I would like to focus my brief remarks on the Islamic world, where Christians and Jews have left because they found no safe harbor, no protection, no respect for their “otherness”, and no respect of their status as citizens.
This sad story is old, and rather depressing. What happened over 100 years ago, namely the Armenian, Syriac, Assyrian, and Lebanese Christian genocide at the lands of those responsible in the Ottoman Empire, is even more distressing. In other words, Christians have suffered at the hands of Muslim rulers from the Mamluks to the Mongols, to the Ottomans, and recently at the hands of non-government militias such as, Al Qaeda, Al Shabab, ISIS, Boko Haram, and many others.

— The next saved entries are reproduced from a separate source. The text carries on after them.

`src/hdl/pat_pkg.sv`:
```
package pat_pkg;

	// ======================================================================
	// isa widths and basic types
	// ======================================================================
	localparam int DATA_W = 8; // one data word, accumulator width
	localparam int INSTR_W = 20; // instruction word width

	typedef logic [DATA_W-1:0] data_t;
	typedef logic [INSTR_W-1:0] instr_word_t;

	// i8 format: full 8 bit immediate below the opcode
	typedef struct packed {
		logic [4:0] rsvd; // old fieldp bits, ignored
		logic [1:0] cond;
		logic field_op; // reserved, decoded as zero
		logic [3:0] opcode;
		logic [7:0] imm8;
	} i8_fmt_t;

	// ext format: i3 and i0 share the prefixed encoding
	typedef struct packed {
		logic [4:0] rsvd;
		logic [1:0] cond;
		logic field_op;
		logic [3:0] prefix; // all ones for i3/i0
		logic [3:0] sub_op; // i3 opcode, or i0 prefix
		logic [3:0] low; // i0 opcode, i3 imm in [2:0]
	} ext_fmt_t;

	typedef union packed {
		i8_fmt_t i8;
		ext_fmt_t ext;
	} pat_instr_u;

	// ======================================================================
	// opcodes
	// ======================================================================
	typedef enum logic [3:0] {
		OP_OR = 4'd0, OP_AND = 4'd1, OP_ADDM = 4'd2, OP_SUBM = 4'd3,
		OP_ADD = 4'd4, OP_SUB = 4'd5, OP_LDI = 4'd6, OP_LDM = 4'd7,
		OP_BF = 4'd8, OP_STM = 4'd11, OP_I3_PREFIX = 4'd15
	} op_i8_e; // 9, 10, 12..14 are free slots -> nop

	typedef enum logic [3:0] {I3_SHL = 4'd0, I3_SHR = 4'd2, I3_OUT = 4'd8, I3_I0_PREFIX = 4'd15} op_i3_e;
	typedef enum logic [3:0] {I0_NOT = 4'd0, I0_TEST = 4'd2, I0_NOP = 4'd15} op_i0_e;
	typedef enum logic [1:0] {COND_Z = 2'd0, COND_NZ = 2'd1, COND_N = 2'd2, COND_ALWAYS = 2'd3} cond_e;

	typedef enum logic [2:0] {
		ALU_PASS_B, ALU_OR, ALU_AND, ALU_NOT, ALU_ADD, ALU_SUB, ALU_SHL, ALU_SHR
	} alu_op_e;

	localparam instr_word_t INSTR_NOP = 20'h06FFF; // i0 nop, cond always

endpackage

```
`src/hdl/pat_ifs.sv`:
```
`timescale 1ns/1ps

// decoded bundle, decoder -> execute, one per cycle
interface exec_ctrl_if import pat_pkg::*; #(
	parameter int pc_width = 10
) ();
	logic valid; // qualifies everything below
	alu_op_e alu_op;
	data_t operand_b; // memory word, imm8 or zero-extended imm3
	cond_e cond;
	logic [pc_width-1:0] instr_addr; // branch base
	logic write_acc;
	logic store;
	logic branch;
	logic out;
	logic test;

	modport decode(output valid, alu_op, operand_b, cond, instr_addr,
		write_acc, store, branch, out, test);
	modport execute(input valid, alu_op, operand_b, cond, instr_addr,
		write_acc, store, branch, out, test);
endinterface

// data memory, read from decode, write from execute
interface dmem_if import pat_pkg::*; ();
	data_t rd_addr;
	data_t rd_data; // combinational
	logic wr_en; // write lands on the edge where this is high
	data_t wr_addr;
	data_t wr_data;

	modport decode(output rd_addr, input rd_data);
	modport execute(output wr_en, wr_addr, wr_data);
	modport mem(input rd_addr, wr_en, wr_addr, wr_data, output rd_data);
endinterface

```
`src/hdl/pat_alu.sv`:
```
`timescale 1ns/1ps

module pat_alu import pat_pkg::*; (
	input data_t i_a, // accumulator
	input data_t i_b, // selected operand
	input alu_op_e i_op,
	output data_t o_y
);

	data_t add_sub; // shared adder, b inverted for subtract
	logic is_sub;

	assign is_sub = (i_op == ALU_SUB);
	assign add_sub = i_a + (is_sub ? ~i_b : i_b) + data_t'(is_sub);

	always_comb
	begin
		case (i_op)
			ALU_PASS_B: o_y = i_b; // ldi, ldm
			ALU_OR: o_y = i_a | i_b;
			ALU_AND: o_y = i_a & i_b;
			ALU_NOT: o_y = ~i_a;
			ALU_ADD,
			ALU_SUB: o_y = add_sub; // wraps mod 256
			ALU_SHL: o_y = i_a << i_b[2:0]; // logical, 0..7
			ALU_SHR: o_y = i_a >> i_b[2:0];
			default: o_y = i_b;
		endcase
	end

endmodule

```
`src/hdl/pat_fetch_unit.sv`:
```
`timescale 1ns/1ps

module pat_fetch_unit import pat_pkg::*; #(
	parameter int pc_width = 10
) (
	input logic clk,
	input logic reset,
	input instr_word_t i_instruction, // word for the pc of the previous cycle
	input logic i_jump,
	input logic [pc_width-1:0] i_jump_target,
	output logic [pc_width-1:0] o_pc,
	output pat_instr_u o_instr,
	output logic [pc_width-1:0] o_instr_addr,
	output logic o_instr_valid
);

	logic [pc_width-1:0] pc_q;
	logic [pc_width-1:0] pc_prev_q; // address of the word now on i_instruction
	logic arriving_valid_q; // word now on i_instruction belongs to the live stream
	instr_word_t ir_q;

	// ======================================================================
	// program counter and squash state
	// ======================================================================
	always_ff @(posedge clk)
	begin
		if (reset)
		begin
			pc_q <= '0;
			arriving_valid_q <= 1'b0;
			o_instr_valid <= 1'b0;
		end
		else
		begin
			pc_q <= i_jump ? i_jump_target : pc_q + 1'b1;
			// source samples the old pc on this edge, so its next word is stale too
			arriving_valid_q <= !i_jump;
			o_instr_valid <= arriving_valid_q && !i_jump; // drop word captured now
		end
	end

	// instruction register, tagged with its own address
	always_ff @(posedge clk)
	begin
		pc_prev_q <= pc_q;
		ir_q <= i_instruction;
		o_instr_addr <= pc_prev_q;
	end

	assign o_pc = pc_q;
	assign o_instr = o_instr_valid ? ir_q : INSTR_NOP; // dead slot shows a nop

endmodule

```
`src/hdl/pat_decoder.sv`:
```
`timescale 1ns/1ps

module pat_decoder import pat_pkg::*; #(
	parameter int pc_width = 10
) (
	input logic clk,
	input logic reset,
	input pat_instr_u i_instr,
	input logic [pc_width-1:0] i_instr_addr,
	input logic i_instr_valid,
	input logic i_jump, // squash whatever is decoded this cycle
	exec_ctrl_if.decode ctrl,
	dmem_if.decode dmem
);

	logic is_ext; // i8 opcode is the prefix
	logic is_i0; // ext word whose i3 opcode is the prefix
	alu_op_e dec_alu_op;
	logic dec_use_mem;
	logic dec_use_imm3;
	logic dec_write_acc;
	logic dec_store;
	logic dec_branch;
	logic dec_out;
	logic dec_test;
	data_t dec_operand;

	assign is_ext = (i_instr.i8.opcode == OP_I3_PREFIX);
	assign is_i0 = is_ext && (i_instr.ext.sub_op == I3_I0_PREFIX);

	// ======================================================================
	// opcode decode
	// ======================================================================
	always_comb
	begin
		dec_alu_op = ALU_PASS_B;
		dec_use_mem = 1'b0;
		dec_use_imm3 = 1'b0;
		dec_write_acc = 1'b0;
		dec_store = 1'b0;
		dec_branch = 1'b0;
		dec_out = 1'b0;
		dec_test = 1'b0;
		if (!is_ext)
		begin
			case (i_instr.i8.opcode)
				OP_OR: {dec_alu_op, dec_write_acc} = {ALU_OR, 1'b1};
				OP_AND: {dec_alu_op, dec_write_acc} = {ALU_AND, 1'b1};
				OP_ADDM: {dec_alu_op, dec_write_acc, dec_use_mem} = {ALU_ADD, 2'b11};
				OP_SUBM: {dec_alu_op, dec_write_acc, dec_use_mem} = {ALU_SUB, 2'b11};
				OP_ADD: {dec_alu_op, dec_write_acc} = {ALU_ADD, 1'b1};
				OP_SUB: {dec_alu_op, dec_write_acc} = {ALU_SUB, 1'b1};
				OP_LDI: dec_write_acc = 1'b1; // pass_b of imm8
				OP_LDM: {dec_write_acc, dec_use_mem} = 2'b11;
				OP_BF: dec_branch = 1'b1; // imm8 is the signed offset
				OP_STM: dec_store = 1'b1; // imm8 is the address
				default: dec_write_acc = 1'b0; // free slot, nop
			endcase
		end
		else if (!is_i0)
		begin
			case (i_instr.ext.sub_op)
				I3_SHL: {dec_alu_op, dec_write_acc, dec_use_imm3} = {ALU_SHL, 2'b11};
				I3_SHR: {dec_alu_op, dec_write_acc, dec_use_imm3} = {ALU_SHR, 2'b11};
				I3_OUT: dec_out = 1'b1;
				default: dec_out = 1'b0; // nop
			endcase
		end
		else
		begin
			case (i_instr.ext.low)
				I0_NOT: {dec_alu_op, dec_write_acc} = {ALU_NOT, 1'b1};
				I0_TEST: dec_test = 1'b1;
				default: dec_test = 1'b0; // I0_NOP and free slots
			endcase
		end
	end

	// operand b: memory, i3 imm or imm8
	assign dmem.rd_addr = i_instr.i8.imm8; // memory folds it to its depth
	assign dec_operand = dec_use_mem ? dmem.rd_data
		: dec_use_imm3 ? {5'b0, i_instr.ext.low[2:0]} : i_instr.i8.imm8;

	// ======================================================================
	// decode pipeline register
	// ======================================================================
	always_ff @(posedge clk)
	begin
		if (reset)
			ctrl.valid <= 1'b0;
		else
			ctrl.valid <= i_instr_valid && !i_jump;
	end

	always_ff @(posedge clk)
	begin
		ctrl.alu_op <= dec_alu_op;
		ctrl.operand_b <= dec_operand;
		ctrl.cond <= cond_e'(i_instr.i8.cond);
		ctrl.instr_addr <= i_instr_addr;
		ctrl.write_acc <= dec_write_acc;
		ctrl.store <= dec_store;
		ctrl.branch <= dec_branch;
		ctrl.out <= dec_out;
		ctrl.test <= dec_test;
	end

endmodule

```
`src/hdl/pat_execute.sv`:
```
`timescale 1ns/1ps

module pat_execute import pat_pkg::*; #(
	parameter int pc_width = 10
) (
	input logic clk,
	input logic reset,
	exec_ctrl_if.execute ctrl,
	dmem_if.execute dmem,
	output logic o_jump, // one cycle pulse
	output logic [pc_width-1:0] o_jump_target,
	output data_t o_outputs,
	output logic o_out_strobe
);

	data_t acc;
	logic z; // zero flag, set by test only
	logic n; // negative flag
	logic cond_ok;
	logic commit;
	data_t alu_y;
	logic signed [pc_width-1:0] branch_offset; // imm8 sign-extended

	pat_alu u_alu (
		.i_a (acc),
		.i_b (ctrl.operand_b),
		.i_op(ctrl.alu_op),
		.o_y (alu_y)
	);

	// ======================================================================
	// condition check
	// ======================================================================
	always_comb
	begin
		case (ctrl.cond)
			COND_Z: cond_ok = z;
			COND_NZ: cond_ok = !z;
			COND_N: cond_ok = n;
			default: cond_ok = 1'b1; // always
		endcase
	end

	// bundle behind a taken branch is dropped while jump is up
	assign commit = ctrl.valid && cond_ok && !o_jump;
	assign branch_offset = $signed(ctrl.operand_b);

	// stm goes out this cycle so the write lands on the commit edge
	assign dmem.wr_en = commit && ctrl.store;
	assign dmem.wr_addr = ctrl.operand_b;
	assign dmem.wr_data = acc;

	always_ff @(posedge clk)
	begin
		if (reset)
		begin
			acc <= '0;
			z <= 1'b0;
			n <= 1'b0;
			o_outputs <= '0;
			o_out_strobe <= 1'b0;
			o_jump <= 1'b0;
		end
		else
		begin
			o_jump <= commit && ctrl.branch;
			o_out_strobe <= commit && ctrl.out;
			if (commit && ctrl.write_acc)
				acc <= alu_y;
			if (commit && ctrl.test)
			begin
				z <= (acc == '0);
				n <= acc[DATA_W-1];
			end
			if (commit && ctrl.out)
				o_outputs <= acc;
		end
	end

	// target relative to the bf itself, offset 0 spins in place
	always_ff @(posedge clk)
	begin
		if (commit && ctrl.branch)
			o_jump_target <= ctrl.instr_addr + pc_width'(branch_offset);
	end

endmodule

```
`src/hdl/pat_data_mem.sv`:
```
`timescale 1ns/1ps

module pat_data_mem import pat_pkg::*; #(
	parameter int dmem_depth = 8
) (
	input logic clk,
	dmem_if.mem mem
);

	localparam int addr_w = (dmem_depth > 1) ? $clog2(dmem_depth) : 1;

	data_t storage [dmem_depth];
	logic [addr_w-1:0] rd_idx;
	logic [addr_w-1:0] wr_idx;

	assign rd_idx = addr_w'(mem.rd_addr % dmem_depth); // address wraps at depth
	assign wr_idx = addr_w'(mem.wr_addr % dmem_depth);

	always_ff @(posedge clk)
	begin
		if (mem.wr_en)
			storage[wr_idx] <= mem.wr_data;
	end

	// bypass: a read of the word being written sees the new value
	assign mem.rd_data = (mem.wr_en && wr_idx == rd_idx) ? mem.wr_data : storage[rd_idx];

endmodule

```
`src/hdl/pat_top.sv`:
```
`timescale 1ns/1ps

module pat_top import pat_pkg::*; #(
	parameter int pc_width = 10, // 8 or more
	parameter int dmem_depth = 8 // up to 256
) (
	input logic clk,
	input logic reset,
	input instr_word_t i_instruction,
	output logic [pc_width-1:0] o_pc,
	output data_t o_outputs,
	output logic o_out_strobe
);

	pat_instr_u instr;
	logic [pc_width-1:0] instr_addr;
	logic instr_valid;
	logic jump;
	logic [pc_width-1:0] jump_target;

	exec_ctrl_if #(.pc_width(pc_width)) u_ctrl_if ();
	dmem_if u_dmem_if ();

	// ======================================================================
	// fetch -> decode -> execute
	// ======================================================================
	pat_fetch_unit #(.pc_width(pc_width)) u_fetch (
		.clk          (clk),
		.reset        (reset),
		.i_instruction(i_instruction),
		.i_jump       (jump),
		.i_jump_target(jump_target),
		.o_pc         (o_pc),
		.o_instr      (instr),
		.o_instr_addr (instr_addr),
		.o_instr_valid(instr_valid)
	);

	pat_decoder #(.pc_width(pc_width)) u_decoder (
		.clk          (clk),
		.reset        (reset),
		.i_instr      (instr),
		.i_instr_addr (instr_addr),
		.i_instr_valid(instr_valid),
		.i_jump       (jump),
		.ctrl         (u_ctrl_if.decode),
		.dmem         (u_dmem_if.decode)
	);

	pat_execute #(.pc_width(pc_width)) u_execute (
		.clk          (clk),
		.reset        (reset),
		.ctrl         (u_ctrl_if.execute),
		.dmem         (u_dmem_if.execute),
		.o_jump       (jump),
		.o_jump_target(jump_target),
		.o_outputs    (o_outputs),
		.o_out_strobe (o_out_strobe)
	);

	pat_data_mem #(.dmem_depth(dmem_depth)) u_dmem (
		.clk(clk),
		.mem(u_dmem_if.mem)
	);

endmodule

```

However, on a more positive note, I want to focus on what also happened around 100 years ago which could be seen as an antidote, a sign of hope in the Christian Muslim conflict. This was the establishment of Modern Day Lebanon. In 1920 the Maronite Patriarch, Elias Howayek, led a delegation to Versailles, France, along with the Muslim Mulfti, to urge the allied countries to recognize “Greater Lebanon”. The boundaries proposed for this modern state intentionally included Shiite, Sunni, Christian and Druze areas, and the nation would live a conviviality, which years later, Pope John Paul II would remark, even in the midst of civil war 1975-1990, that Lebanon is “more than a country, a message for the world”.
The 74-year-old Maronite Patriarch made that dangerous trek to Versailles saying he was not a political man; he was armed only with his love for his homeland and the Rosary. This hope for a different world still abides in the hearts of Christians and Muslims living today in Lebanon and throughout the Middle East. They are armed only with the love of their homeland, their faith in God, and their reliance (Christians and Muslims) on the Blessed Virgin Mary.
I thus ask my Muslim brothers who govern in Saudi Arabia and in Iran, you are engaged in a fratricidal rivalry over hegemony in the region, and all the people of the Middle East suffer from this. Will the Middle East continue to suffer because of your rivalry? I also ask my Muslim brothers who govern in Turkey, you are intent on reclaiming the triumphal memory of the Ottoman Empire. Do you not see how this affects the minority populations, especially Christians in your midst? And I ask all Muslims of good will everywhere, is this dream of Lebanon, common to Muslims and Christians alike, which is also the dream of Christians throughout the Middle East to remain in their homelands, is this a shared dream? Does it meet with compassion in your hearts or are you determined to govern only Muslim people and all others are not welcome?
Whatever the answers may be, we Christians will continue to stay in our homelands, whether we are wanted or not. It seems to be the story of our lives ever since Mary and Joseph were told in Bethlehem that there is no room at the inn. There seems to be no room for us today in the Islamic world.
Nonetheless, it will be to the great loss of the Islamic world if Christians are absent. The ancient Christian communities have offered to their societies, before the advent of Islam, hospitals, nursing care facilities, schools, and a variety of charitable efforts. Christians have been known for these great services not only intended for themselves, but for non-Christian as well. It will be a sad day if the Islamic world continues to support policies that tell Christians they are no longer welcome in their own homelands. We can only pray that the good example of Lebanon will somehow, with the help of the Virgin Mary, prevail in the Islamic world.